Allow user to configure distributed runtime service. by vanbasten23 · Pull Request #7204 · pytorch/xla

vanbasten23 · 2024-06-05T22:50:36Z

On GKE, the multi-host GPU training always fails after 5 min into the training, without a clear error message (see the log on the 2 hosts: https://gist.github.com/vanbasten23/bdced1d993fa604025d318e9d68a2f6b https://gist.github.com/vanbasten23/cc4096a869e0278eb414642dd7662166). It fails on larger model such as LLM but succeeds on smaller model such as resnet.

By following JAX's example, we allow user to configure max_missing_heartbeats, heartbeat_interval, distributed_shutdown_timeout. I suspect the failure is due to one of the configuration's default value being too small.

jonb377

LGTM!

From the gist, it looks like the failure happens just after compilation. I wonder if the dist service is missing heartbeats during compilation given the longer compile time of LLMs.

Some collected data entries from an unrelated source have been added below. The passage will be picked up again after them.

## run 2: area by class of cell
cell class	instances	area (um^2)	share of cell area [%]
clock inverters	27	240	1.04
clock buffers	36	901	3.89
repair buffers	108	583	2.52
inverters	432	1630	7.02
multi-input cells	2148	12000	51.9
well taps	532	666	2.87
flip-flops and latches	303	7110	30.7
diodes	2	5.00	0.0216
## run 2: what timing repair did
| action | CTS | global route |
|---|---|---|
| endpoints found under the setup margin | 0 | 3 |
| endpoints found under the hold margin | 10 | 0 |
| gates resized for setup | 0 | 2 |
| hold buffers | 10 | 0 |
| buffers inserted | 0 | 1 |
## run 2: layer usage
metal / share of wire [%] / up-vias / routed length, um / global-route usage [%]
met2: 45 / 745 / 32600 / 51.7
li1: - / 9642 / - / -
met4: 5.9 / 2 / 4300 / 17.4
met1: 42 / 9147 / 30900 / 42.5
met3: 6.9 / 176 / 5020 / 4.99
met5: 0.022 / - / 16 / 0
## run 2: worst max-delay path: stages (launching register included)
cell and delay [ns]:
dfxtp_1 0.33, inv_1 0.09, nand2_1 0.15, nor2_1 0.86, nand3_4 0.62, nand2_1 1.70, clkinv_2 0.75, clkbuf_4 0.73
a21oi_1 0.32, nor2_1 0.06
### src/hw/rtl/frt_if.sv
interface frt_in_if;
	logic        valid;
	logic        ready;
	logic [1:0]  operation;
	logic [31:0] source_ip;
	logic [31:0] remote_id;
	logic [4:0]  fragment_total;
	logic [15:0] message_length;
	logic [3:0]  fragment_index;
	logic [15:0] fragment_length;

	modport source (output valid, operation, source_ip, remote_id, fragment_total,
		message_length, fragment_index, fragment_length, input ready);
	modport sink (input valid, operation, source_ip, remote_id, fragment_total,
		message_length, fragment_index, fragment_length, output ready);
endinterface

interface frt_out_if;
	logic        valid;
	logic        ready;
	logic [2:0]  kind;
	logic [2:0]  session_slot;
	logic [3:0]  frag_number;
	logic [15:0] length_value;
	logic [15:0] whole_length;
	logic        last;

	modport source (output valid, kind, session_slot, frag_number, length_value,
		whole_length, last, input ready);
	modport sink (input valid, kind, session_slot, frag_number, length_value,
		whole_length, last, output ready);
endinterface

### src/hw/rtl/frt_key_table.sv
module frt_key_table (
	input  logic                                clk,
	input  logic                                arst_n,
	input  logic [31:0]                         addr,
	input  logic [31:0]                         msg,
	input  frt_pkg::key_cmd_t                   cmd,
	output frt_pkg::lookup_t                    look,
	output logic [frt_pkg::SESSIONS-1:0]        armed
);

	logic [frt_pkg::SESSIONS-1:0] valid_q;
	logic [frt_pkg::SESSIONS-1:0] armed_q;
	logic [31:0]                  addr_q [frt_pkg::SESSIONS];
	logic [31:0]                  msg_q  [frt_pkg::SESSIONS];

	// update valid and armed flags
	always_ff @(posedge clk or negedge arst_n) begin
		if (!arst_n) begin
			valid_q <= '0;
			armed_q <= '0;
		end else begin
			if (cmd.set) begin
				valid_q[cmd.slot] <= 1'b1;
				armed_q[cmd.slot] <= 1'b0;
			end
			if (cmd.clr) begin
				valid_q[cmd.slot] <= 1'b0;
				armed_q[cmd.slot] <= 1'b0;
			end
			if (cmd.arm) begin
				armed_q[cmd.slot] <= 1'b1;
			end
		end
	end

	// store keys of a new session
	always_ff @(posedge clk) begin
		if (cmd.set) begin
			addr_q[cmd.slot] <= cmd.addr;
			msg_q[cmd.slot]  <= cmd.msg;
		end
	end

	// match all slots, lowest index wins
	always_comb begin
		look = '0;
		for (int s = frt_pkg::SESSIONS - 1; s >= 0; s--) begin
			if (valid_q[s] && addr_q[s] == addr && msg_q[s] == msg) begin
				look.hit      = 1'b1;
				look.hit_slot = frt_pkg::SLOT_W'(s);
			end
			if (!valid_q[s]) begin
				look.free_ok   = 1'b1;
				look.free_slot = frt_pkg::SLOT_W'(s);
			end
		end
	end

	assign armed = armed_q;

endmodule

### src/hw/rtl/frt_piece_ram.sv
module frt_piece_ram #(
	parameter int DEPTH = 128,
	parameter int WIDTH = 16
) (
	input  logic                     clk,
	input  logic                     we,
	input  logic [$clog2(DEPTH)-1:0] waddr,
	input  logic [WIDTH-1:0]         wdata,
	input  logic                     re,
	input  logic [$clog2(DEPTH)-1:0] raddr,
	output logic [WIDTH-1:0]         rdata
);

	logic [WIDTH-1:0] mem [DEPTH];

	always_ff @(posedge clk) begin
		if (we) begin
			mem[waddr] <= wdata;
		end
		if (re) begin
			rdata <= mem[raddr];
		end
	end

endmodule
<file path="config.mk">
export PLATFORM = sky130hd
export DESIGN_NAME = thermocouple_poly_eval_unit
export DESIGN_NICKNAME = d
export VERILOG_FILES = /design/src/rtl/tpe_pkg.sv /design/src/rtl/tpe_mult.sv /design/src/rtl/thermocouple_poly_eval_unit.sv
export VERILOG_INCLUDE_DIRS = /design/src /design/src/rtl
export SDC_FILE = /design/constraint.sdc
export NUM_CORES = 2
export LEC_CHECK = 0
export BUFFER_PORTS_ARGS = -buffer_cell sky130_fd_sc_hd__buf_2
export CORE_ASPECT_RATIO = 0.75
export CORE_MARGIN = 2
export CORE_UTILIZATION = 54
export CTS_BUF_LIST = sky130_fd_sc_hd__clkbuf_8
export DETAILED_ROUTE_END_ITERATION = 8
export PLACE_DENSITY = 0.71
export REMOVE_ABC_BUFFERS = 1
export SLEW_MARGIN = 20
export SYNTH_ARGS = -nofsm -noshare
export SYNTH_HDL_FRONTEND = slang
export SYNTH_SLANG_ARGS = --single-unit
</file>
<file path="constraint.sdc">
create_clock -name clk -period 9.7 [get_ports clk]
set_input_delay 0.97 -clock clk [delete_from_list [all_inputs] [get_ports clk]]
set_output_delay 0.97 -clock clk [all_outputs]
set_load 0.02 [all_outputs]
</file>
<file path="src/rtl/thermocouple_poly_eval_unit_assert.svh">
// assertion macros for the thermocouple polynomial evaluator
// used by thermocouple_poly_eval_unit.sv, the rtl file that carries assertions; no other dependencies
`ifndef THERMOCOUPLE_POLY_EVAL_UNIT_ASSERT_SVH
`define THERMOCOUPLE_POLY_EVAL_UNIT_ASSERT_SVH
`ifndef ASSERT_OFF
// condition must hold at every clock edge out of reset
`define TPE_ASSERT_ALWAYS(label, clk, rst_n, cond, msg) \
    label: assert property (@(posedge clk) disable iff (!rst_n) (cond)) else $error(msg);
// consequent must hold in the cycle after the antecedent
`define TPE_ASSERT_NEXT(label, clk, rst_n, ante, cons, msg) \
    label: assert property (@(posedge clk) disable iff (!rst_n) (ante) |=> (cons)) \
        else $error(msg);
`else
`define TPE_ASSERT_ALWAYS(label, clk, rst_n, cond, msg)
`define TPE_ASSERT_NEXT(label, clk, rst_n, ante, cons, msg)
`endif
`endif

</file>
<file path="src/rtl/tpe_pkg.sv">
// shared constants, coefficient table and shift table for the polynomial evaluator
// no dependencies
`default_nettype none

package tpe_pkg;

    localparam int NUM_COEF   = 14;
    localparam int MAX_TERMS  = 16;
    localparam int TERM_LIMIT = (NUM_COEF < MAX_TERMS) ? NUM_COEF : MAX_TERMS;

    localparam int TEMP_W  = 16;
    localparam int VOLT_W  = 24;
    localparam int TC_W    = 4;
    localparam int ACC_W   = 48;
    localparam int HALF_W  = ACC_W / 2;
    localparam int MUL_A_W = HALF_W + 1;
    localparam int MUL_P_W = MUL_A_W + TEMP_W;
    localparam int LO_W    = MUL_P_W + 1;
    localparam int WIDE_W  = 64;
    localparam int SHIFT_W = 5;

    localparam logic [TC_W-1:0] TERM_MAX = TC_W'(TERM_LIMIT);

    localparam logic signed [TEMP_W-1:0] T_LOW  = -16'sd17280;
    localparam logic signed [TEMP_W-1:0] T_HIGH = 16'sd0;

    localparam logic signed [ACC_W-1:0] V_LOW  = -48'sd6500000;
    localparam logic signed [ACC_W-1:0] V_HIGH = 48'sd0;

    localparam logic signed [ACC_W-1:0] ACC_MAX = 48'sh7FFF_FFFF_FFFF;
    localparam logic signed [ACC_W-1:0] ACC_MIN = -48'sh7FFF_FFFF_FFFF - 48'sd1;

    typedef logic signed [ACC_W-1:0]   acc_t;
    typedef logic signed [TEMP_W-1:0]  temp_t;
    typedef logic signed [MUL_A_W-1:0] mul_a_t;
    typedef logic signed [MUL_P_W-1:0] mul_p_t;

    // scaled coefficient of term idx
    function automatic acc_t tpe_coef(input logic [TC_W-1:0] idx);
        acc_t c;
        case (idx)
            4'd1:    c = 48'sd7689405557;
            4'd2:    c = 48'sd1523739544;
            4'd3:    c = -48'sd6699981365;
            4'd4:    c = -48'sd56735153691;
            4'd5:    c = -48'sd334688288627;
            4'd6:    c = -48'sd1343356159611;
            4'd7:    c = -48'sd3795456528340;
            4'd8:    c = -48'sd7590743560238;
            4'd9:    c = -48'sd21267179971862;
            4'd10:   c = -48'sd20320508885769;
            4'd11:   c = -48'sd25146143796342;
            4'd12:   c = -48'sd36234007942305;
            4'd13:   c = -48'sd46068173877170;
            default: c = 48'sd0;
        endcase
        return c;
    endfunction

    // scale step between horner level idx and level idx-1
    function automatic logic [SHIFT_W-1:0] tpe_shift(input logic [TC_W-1:0] idx);
        logic [SHIFT_W-1:0] s;
        case (idx)
            4'd1:    s = 5'd23;
            4'd9:    s = 5'd15;
            4'd11:   s = 5'd15;
            4'd12:   s = 5'd16;
            4'd13:   s = 5'd17;
            default: s = 5'd14;
        endcase
        return s;
    endfunction

endpackage

`default_nettype wire

</file>
<file path="src/rtl/tpe_mult.sv">
// shared signed multiplier with registered product, 25 x 16 bits
// depends on tpe_pkg
`default_nettype none

module tpe_mult (
    input  wire logic            clk,
    input  wire tpe_pkg::mul_a_t a,
    input  wire tpe_pkg::temp_t  b,
    output tpe_pkg::mul_p_t      prod
);
    import tpe_pkg::*;

    mul_p_t prod_reg;
    mul_p_t prod_next;

    // one partial product per cycle, product registered in the cycle after
    always_comb
    begin
        prod_next = MUL_P_W'(a) * MUL_P_W'(b);
    end

    always_ff @(posedge clk)
    begin
        prod_reg <= prod_next;
    end

    assign prod = prod_reg;

endmodule

`default_nettype wire

</file>
<file path="src/rtl/thermocouple_poly_eval_unit.sv">
// Type E thermocouple polynomial evaluation: stream in temperature, stream out EMF in nV.
// The polynomial is evaluated with Horner's rule on one shared 25 x 16 bit
// multiplier (tpe_mult). Each Horner step runs in order: low half of the
// accumulator times the sample, high half times the sample, recombine with
// rounding and scale shift, then add the next coefficient with 48-bit
// saturation. With n terms in use the sequencer starts at coefficient n-1, does one
// Horner step per lower coefficient, then loads the result into the output register;
// s_tready is low from the input transfer until the sequencer is back in idle, so a
// new sample is taken only after the last one has left the sequencer. The output
// register holds a finished result until it is taken, so the next sample may be
// transferred meanwhile; a result that finds the output register still full waits in
// the sequencer with s_tready low. term_count is written through cfg_we / cfg_wdata,
// by the user only while the block is idle; the block itself does not enforce this.
// Values above 14 use 14 terms and zero gives a result of 0. Samples are clamped to
// [-270 C, 0 C] first and the result is saturated to [-6500000, 0] nV.
// depends on tpe_pkg, tpe_mult and thermocouple_poly_eval_unit_assert.svh
`default_nettype none

`include "thermocouple_poly_eval_unit_assert.svh"

module thermocouple_poly_eval_unit (
    input  wire logic                          clk,
    input  wire logic                          rst_n,
    // configuration
    input  wire logic                          cfg_we,
    input  wire logic [tpe_pkg::TC_W-1:0]      cfg_wdata,    // term_count
    // sample input
    input  wire logic                          s_tvalid,
    output logic                               s_tready,
    input  wire logic [tpe_pkg::TEMP_W-1:0]    s_tdata,      // [15:0] temperature
    // result output
    output logic                               m_tvalid,
    input  wire logic                          m_tready,
    output logic [tpe_pkg::VOLT_W-1:0]         m_tdata       // [23:0] voltage
);
    import tpe_pkg::*;

    typedef enum logic [2:0] {
        ST_IDLE,
        ST_MUL_LO,
        ST_MUL_HI,
        ST_SHIFT,
        ST_ACC,
        ST_OUT
    } state_t;

    state_t                state_reg,  state_next;
    logic [TC_W-1:0]       tc_reg,     tc_next;
    logic [TC_W-1:0]       lvl_reg,    lvl_next;
    temp_t                 temp_reg,   temp_next;
    acc_t                  acc_reg,    acc_next;
    logic signed [LO_W-1:0]   lo_reg,  lo_next;
    logic signed [WIDE_W-1:0] rs_reg,  rs_next;
    logic                  mvalid_reg, mvalid_next;
    logic [VOLT_W-1:0]     mdata_reg,  mdata_next;

    mul_a_t                mul_a;
    mul_p_t                mul_p;
    temp_t                 temp_in;
    temp_t                 temp_clamped;
    logic [TC_W-1:0]       terms;
    logic [SHIFT_W-1:0]    shift_amt;
    logic [LO_W-1:0]       round_bit;
    logic signed [WIDE_W-1:0] hi_ext;
    logic signed [WIDE_W-1:0] wide_sum;
    logic signed [WIDE_W-1:0] acc_sum;
    acc_t                  acc_sat;
    acc_t                  volt_sat;
    logic                  out_free;

    // shared multiplier
    tpe_mult u_mult (
        .clk  (clk),
        .a    (mul_a),
        .b    (temp_reg),
        .prod (mul_p)
    );

    // operand select: low half unsigned, high half signed
    always_comb
    begin
        if (state_reg == ST_MUL_LO)
        begin
            mul_a = {1'b0, acc_reg[HALF_W-1:0]};
        end
        else
        begin
            mul_a = {acc_reg[ACC_W-1], acc_reg[ACC_W-1:HALF_W]};
        end
    end

    // sample clamp and term limit
    always_comb
    begin
        temp_in = $signed(s_tdata);
        if (temp_in < T_LOW)
        begin
            temp_clamped = T_LOW;
        end
        else if (temp_in > T_HIGH)
        begin
            temp_clamped = T_HIGH;
        end
        else
        begin
            temp_clamped = temp_in;
        end
        terms = (tc_reg > TERM_MAX) ? TERM_MAX : tc_reg;
    end

    // recombine halves, round, scale and accumulate
    always_comb
    begin
        shift_amt = tpe_shift(lvl_reg);
        round_bit = LO_W'(1) << (shift_amt - SHIFT_W'(1));
        hi_ext    = WIDE_W'(mul_p);
        wide_sum  = (hi_ext <<< HALF_W) + WIDE_W'(lo_reg);
        acc_sum   = WIDE_W'(tpe_coef(lvl_reg - TC_W'(1))) + rs_reg;
        if (acc_sum > WIDE_W'(ACC_MAX))
        begin
            acc_sat = ACC_MAX;
        end
        else if (acc_sum < WIDE_W'(ACC_MIN))
        begin
            acc_sat = ACC_MIN;
        end
        else
        begin
            acc_sat = acc_sum[ACC_W-1:0];
        end
        if (acc_reg < V_LOW)
        begin
            volt_sat = V_LOW;
        end
        else if (acc_reg > V_HIGH)
        begin
            volt_sat = V_HIGH;
        end
        else
        begin
            volt_sat = acc_reg;
        end
        out_free = !mvalid_reg || m_tready;
    end

    // sequencer next state
    always_comb
    begin
        state_next  = state_reg;
        tc_next     = tc_reg;
        lvl_next    = lvl_reg;
        temp_next   = temp_reg;
        acc_next    = acc_reg;
        lo_next     = lo_reg;
        rs_next     = rs_reg;
        mvalid_next = mvalid_reg;
        mdata_next  = mdata_reg;

        if (cfg_we)
        begin
            tc_next = cfg_wdata;
        end
        if (mvalid_reg && m_tready)
        begin
            mvalid_next = 1'b0;
        end

        unique case (state_reg)
            ST_IDLE:
            begin
                if (s_tvalid)
                begin
                    temp_next = temp_clamped;
                    if (terms == '0)
                    begin
                        acc_next   = '0;
                        state_next = ST_OUT;
                    end
                    else
                    begin
                        acc_next   = tpe_coef(terms - TC_W'(1));
                        lvl_next   = terms - TC_W'(1);
                        state_next = (terms == TC_W'(1)) ? ST_OUT : ST_MUL_LO;
                    end
                end
            end
            ST_MUL_LO:
            begin
                state_next = ST_MUL_HI;
            end
            ST_MUL_HI:
            begin
                lo_next    = LO_W'(mul_p) + $signed(round_bit);
                state_next = ST_SHIFT;
            end
            ST_SHIFT:
            begin
                rs_next    = wide_sum >>> shift_amt;
                state_next = ST_ACC;
            end
            ST_ACC:
            begin
                acc_next   = acc_sat;
                lvl_next   = lvl_reg - TC_W'(1);
                state_next = (lvl_reg == TC_W'(1)) ? ST_OUT : ST_MUL_LO;
            end
            ST_OUT:
            begin
                if (out_free)
                begin
                    mvalid_next = 1'b1;
                    mdata_next  = volt_sat[VOLT_W-1:0];
                    state_next  = ST_IDLE;
                end
            end
            default:
            begin
                state_next = ST_IDLE;
            end
        endcase
    end

    // state and registered outputs
    always_ff @(posedge clk or negedge rst_n)
    begin
        if (!rst_n)
        begin
            state_reg  <= ST_IDLE;
            tc_reg     <= TC_W'(NUM_COEF);
            lvl_reg    <= '0;
            temp_reg   <= '0;
            acc_reg    <= '0;
            lo_reg     <= '0;
            rs_reg     <= '0;
            mvalid_reg <= 1'b0;
            mdata_reg  <= '0;
        end
        else
        begin
            state_reg  <= state_next;
            tc_reg     <= tc_next;
            lvl_reg    <= lvl_next;
            temp_reg   <= temp_next;
            acc_reg    <= acc_next;
            lo_reg     <= lo_next;
            rs_reg     <= rs_next;
            mvalid_reg <= mvalid_next;
            mdata_reg  <= mdata_next;
        end
    end

    assign s_tready = (state_reg == ST_IDLE);
    assign m_tvalid = mvalid_reg;
    assign m_tdata  = mdata_reg;

    // horner level stays inside the coefficient table
    `TPE_ASSERT_ALWAYS(a_lvl_range, clk, rst_n, lvl_reg < TC_W'(NUM_COEF), "horner level out of range")
    // a held result is always a saturated voltage
    `TPE_ASSERT_ALWAYS(a_volt_range, clk, rst_n, !mvalid_reg || (($signed(mdata_reg) <= 24'sd0) && ($signed(mdata_reg) >= -24'sd6500000)), "result outside voltage range")
    // an input transfer starts a busy period
    `TPE_ASSERT_NEXT(a_busy_after_in, clk, rst_n, s_tvalid && s_tready, !s_tready, "ready after input transfer")
    // every accumulate step either loops back or finishes
    `TPE_ASSERT_NEXT(a_acc_next, clk, rst_n, state_reg == ST_ACC, (state_reg == ST_MUL_LO) || (state_reg == ST_OUT), "bad step after accumulate")

endmodule

`default_nettype wire
</file>
## After elaboration in Yosys (flattened, before gate mapping)

Memories as Yosys holds them, arrays and structs flattened.
Cells that the tools add are included.

- ROM bits: 1,536
- Output and inout port bits: 26
- Memories kept: 2
- Input port bits: 25
- Register bits after elaboration: 247
- Logic and storage cells: 78

- Reduce and logical (&&, ||, !) cells: 12
- Muxes and demuxes: 24
- Add/subtract/negate cells: 6
- Multipliers: 1
- Eq/ne operators: 14
- Magnitude comparators: 7
- Shifts and indexed selects: 2

Memory list:

| name | words | width | read ports | clocked after Yosys merged registers in | wr ports | RTL line | RTL |
|---|---|---|---|---|---|---|---|
| (name not given) | 16 | 48 | 1 | 0 | 0 | tpe_pkg.sv:41 | `case (idx)` |
| (name not given) | 16 | 48 | 1 | 0 | 0 | tpe_pkg.sv:41 |  |

Operators by type and width:

| kind | number |
|---|---|
| $mux 48 | 4 |
| $pmux 48 s2 | 1 |
| $add 48x64->64 | 1 |
| $add 64x42->64 | 1 |
| $gt 64x48->1 const B | 1 |
| $lt 64x48->1 const B | 1 |
| $sshr 64x5->64 | 1 |
| $gt 48x1->1 const B | 1 |
| $lt 48x24->1 const B | 1 |
| $mux 24 | 2 |
| $add 41x42->42 | 1 |
| $shl 1x5->42 const A | 1 |
| $mul 25x16->41 | 1 |
| $mux 16 | 2 |
| $mux 25 | 1 |
| $pmux 5 s4 | 1 |
| $pmux 3 s6 | 1 |
| $eq 4x4->1 const B | 4 |
| $gt 16x1->1 const B | 1 |
| $lt 16x16->1 const B | 1 |
| $mux 3 | 5 |
| $mux 4 | 3 |
| $eq 4x1->1 const B | 2 |
| $pmux 4 s2 | 1 |
| 17 further kinds | 27 |

## Depth between registers and ports, before layout

- Word-level depth: 7
- Gate-level depth with buffers: 31

## By module

A second synthesis with hierarchy kept.

- Cells, all modules: 4,342
- Area, all modules: 34,911.0 µm²

Modules (own cells, without submodules):

| module | area each (µm²) | instances | cells an instance | seq. area each (µm²) |
|---|---|---|---|---|
| thermocouple_poly_eval_unit | 19,815.3 | 1 | 2,677 | 4,808.4 |
| tpe_mult | 15,095.7 | 1 | 1,665 | 820.8 |

## Worst setup path after synthesis

OpenSTA, ideal clock, no wires.

- Path type: register -> register
- From: reg state_reg[0]
- To: reg u_mult.prod_reg[39] (netlist: u_mult.prod[39])
- Arrival: 8.054 ns
- Data required time: 9.628 ns
- Path buffers: 4
- Library setup time: 0.072 ns
- Path slack: 1.574 ns
- Cell stages (with the launch flop): 29
- Cells stage by stage: dfrtp_1 clkbuf_1 nor3b_1 clkbuf_1 mux2_2 clkbuf_1 and2_1 fa_1 fa_1 fa_1 fa_1 fa_1 inv_1 fa_1 inv_1 ha_1 clkbuf_1 a21o_1 a21o_1 a21o_1 a21oi_1 nand2_1 a31o_1 a31oi_1 o21ai_1 a41o_1 a211o_1 a21oi_1 xnor2_1

- Longest elaborated chain between the ends: 3

Ends and longest elaborated chain:

| what | RTL line | RTL |
|---|---|---|
| from (decl) | thermocouple_poly_eval_unit.sv:47 | `state_t state_reg, state_next;` |
| from (signal assigned) | thermocouple_poly_eval_unit.sv:240 | `state_reg <= state_next;` |
| $eq 3x1->1 | thermocouple_poly_eval_unit.sv:82 | `if (state_reg == ST_MUL_LO)` |
| $mux 25 | thermocouple_poly_eval_unit.sv:82 |  |
| $mul 25x16->41 | tpe_mult.sv:19 | `prod_next = MUL_P_W'(a) * MUL_P_W'(b);` |
| via u_mult.prod_next[39] | tpe_mult.sv:14 | `mul_p_t prod_next;` |
| to (signal assigned) | tpe_mult.sv:24 | `prod_reg <= prod_next;` |
| to (decl) | tpe_mult.sv:13 | `mul_p_t prod_reg;` |

The timed path passes the listed nets, and every way through them passes these cells.
A chain may end at the register's enable or synchronous reset.

## Worst setup path after layout

Same ends and word-level chain as after synthesis.

==> flow_summary_export.csv <==
group,metric,value,unit
cts,cts_num_sinks,233,
worst_setup_path,worst-r2r-setup-slack,1.70,ns
final_layout,finalNetCount,4819,
sta,rsz_0062_raised_after_global_routing,"no",
worst_setup_path,crit_buf_inv,6,
worst_hold_path,min-delay-path-class,"primary input to async pin",
routing,route.antenna.remaining_nets,0,
routing,vias_per_cell,6.04,
yosys,synth_warnings,0,
floorplanning,die_width,296,um
final_layout,fin_util,0.570,
floorplanning,rows,80,
place,replace_congestion,0.998,
routing,detail_route.wl_per_cell,21.2,um
yosys,ys_dominant_reg_cell,"dfrtp_1",
worst_setup_path,destination_of_the_critical_timing_path,"u_mult.prod[39]",
worst_setup_path,arrival_time_at_the_worst_endpoint,8.56,ns
yosys,avgSynthCellArea,8.16,um2
routing,detail_route.iter0.violations,3159,
job,drv.max_cap_violation_count,0,
sta,timing.slew.headroom,0.179,
worst_setup_path,critPathKind,"register to register",
cts,tritoncts,"yes",
worst_setup_path,cp_peak_stage_delay,0.70,ns
sta,totalNegativeSetupSlack,0,ns
routing,drc,0,
floorplanning,start_util,0.544,
global_route,grt.overflow.total,0,
cts,cts_max_level,2,
worst_setup_path,critPathTopFamily,"adder cells",
yosys,asyncSetResetFlopFracSynth,0.824,
routing,1st_pass_router_iterations,6,
sta,clock_skew,0.0443,ns
cts,postCtsResizedCells,0,
worst_setup_path,r2r.worst_path.cells,27,
routing,routed_wl,107000,um
global_route,grt_max_degree,80,
yosys,mappedNetlistArea,34500,um2
worst_setup_path,regToRegStartpoint,"state_reg[0]",
yosys,yosys_register_bits,233,
global_route,grtUsageTotal,0.327,
worst_setup_path,critPathLaunch,"state_reg[0]",
place,placement.io_buffers,50,
worst_setup_path,critical_path.endpoint_type,"register",
floorplanning,die_h,223,um
sta,worst_slew_pin_slew,1.23,ns
sta,setup-violations-final,0,
cts,numCtsBuffers,42,
final_layout,syn_to_final_growth,4.73,%
worst_setup_path,critPathRequiredTime,10.25,ns
global_route,vias_in_the_first_global_route,28900,
floorplanning,die_footprint,66000,um2
final_layout,drive_above_1_share,0.0527,
yosys,synth_seq_area_share,0.163,
sta,fin_crit,8.00,ns
worst_setup_path,crit_slowest_cell,"a21o_1",
final_layout,filler_cell_count,5947,
worst_setup_path,cp_num_cells,27,
cts,postCtsHoldBufs,0,
global_route,grt_pass1_wl,168000,um
yosys,synth-edff-count,0,
cts,postCtsSetupRepairBufs,0,
worst_setup_path,worst_r2r_endpoint,"u_mult.prod[39]",
sta,timing.final.crit_share,0.825,
worst_setup_path,start_kind,"register",
sta,timing.final.max_slew_violations,0,
global_route,grt_antenna_before_repair,2,
place,place.detailed.hpwl,85000,um
sta,timing.fmax,125,MHz
cts,clk-insertion-delay-late,0.65,ns
sta,timing.final.hold_violations,0,
floorplanning,io_pins,51,
final_layout,largest_register_ffs,64,
cts,clock_slew_at_reported_path_ffs,0.06,ns
cts,clockRootBuffer,"clkbuf_8",
floorplanning,core_region_area,63500,um2
routing,via_count,30500,
worst_setup_path,worst_path_most_repeated_cell,"fa_1",
yosys,number_of_cells_produced_by_synthesis,4235,
worst_setup_path,crit_path_max_fanout,26,
cts,cts-root-to-sink-buffers,3,
yosys,post_synth_num_cell_types,97,
status,run_status,"finished, final reports clean",
## final cells by class
type	instances	area (um2)	share of cell area
Multi-Input combinational cell	3277	26100	0.723
Sequential cell	233	5630	0.156
Inverter	523	1960	0.0543
Tap cell	861	1080	0.0298
Clock buffer	50	688	0.0190
Timing Repair Buffer	82	499	0.0138
Clock inverter	26	168	0.00463
Antenna cell	1	2.50	0.0000692
## per-layer routing
| layer | vias to the layer above | track usage | wire, um |
|---|---|---|---|
| li1 | 14000 | - | - |
| met1 | 14800 | 0.488 | 47500 |
| met2 | 1536 | 0.452 | 43700 |
| met3 | 207 | 0.0861 | 11900 |
| met4 | 0 | 0.122 | 4220 |
| met5 | - | 0 | 0 |
## Yosys cell counts (30+ instances only)
master	count	area (um2)
nand2_1	614	2300
inv_1	521	1960
fa_1	391	7830
a21oi_1	285	1430
nor2_1	256	961
ha_1	244	3050
o21ai_0	235	1180
dfrtp_1	189	4730
clkbuf_1	183	687
and2_1	169	1060
a21o_1	103	773
xnor2_1	103	902
nor3_1	57	285
xor2_1	56	490
a211o_1	53	464
nand3_1	49	245
nand4_1	43	269
dfxtp_1	41	821
a22o_1	39	342
mux2i_1	39	390
o21a_1	38	285
nor2b_1	36	225
o211ai_1	32	240
nand2b_1	30	188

vanbasten23 · 2024-06-06T18:13:59Z

From the gist, it looks like the failure happens just after compilation.

How do you know the compilation has finished?

I wonder if the dist service is missing heartbeats during compilation given the longer compile time of LLMs.

Yeah, it's also my guess on why it fails. I'd need this PR to verify the hypothesis.

jonb377 · 2024-06-06T18:22:46Z

How do you know the compilation has finished?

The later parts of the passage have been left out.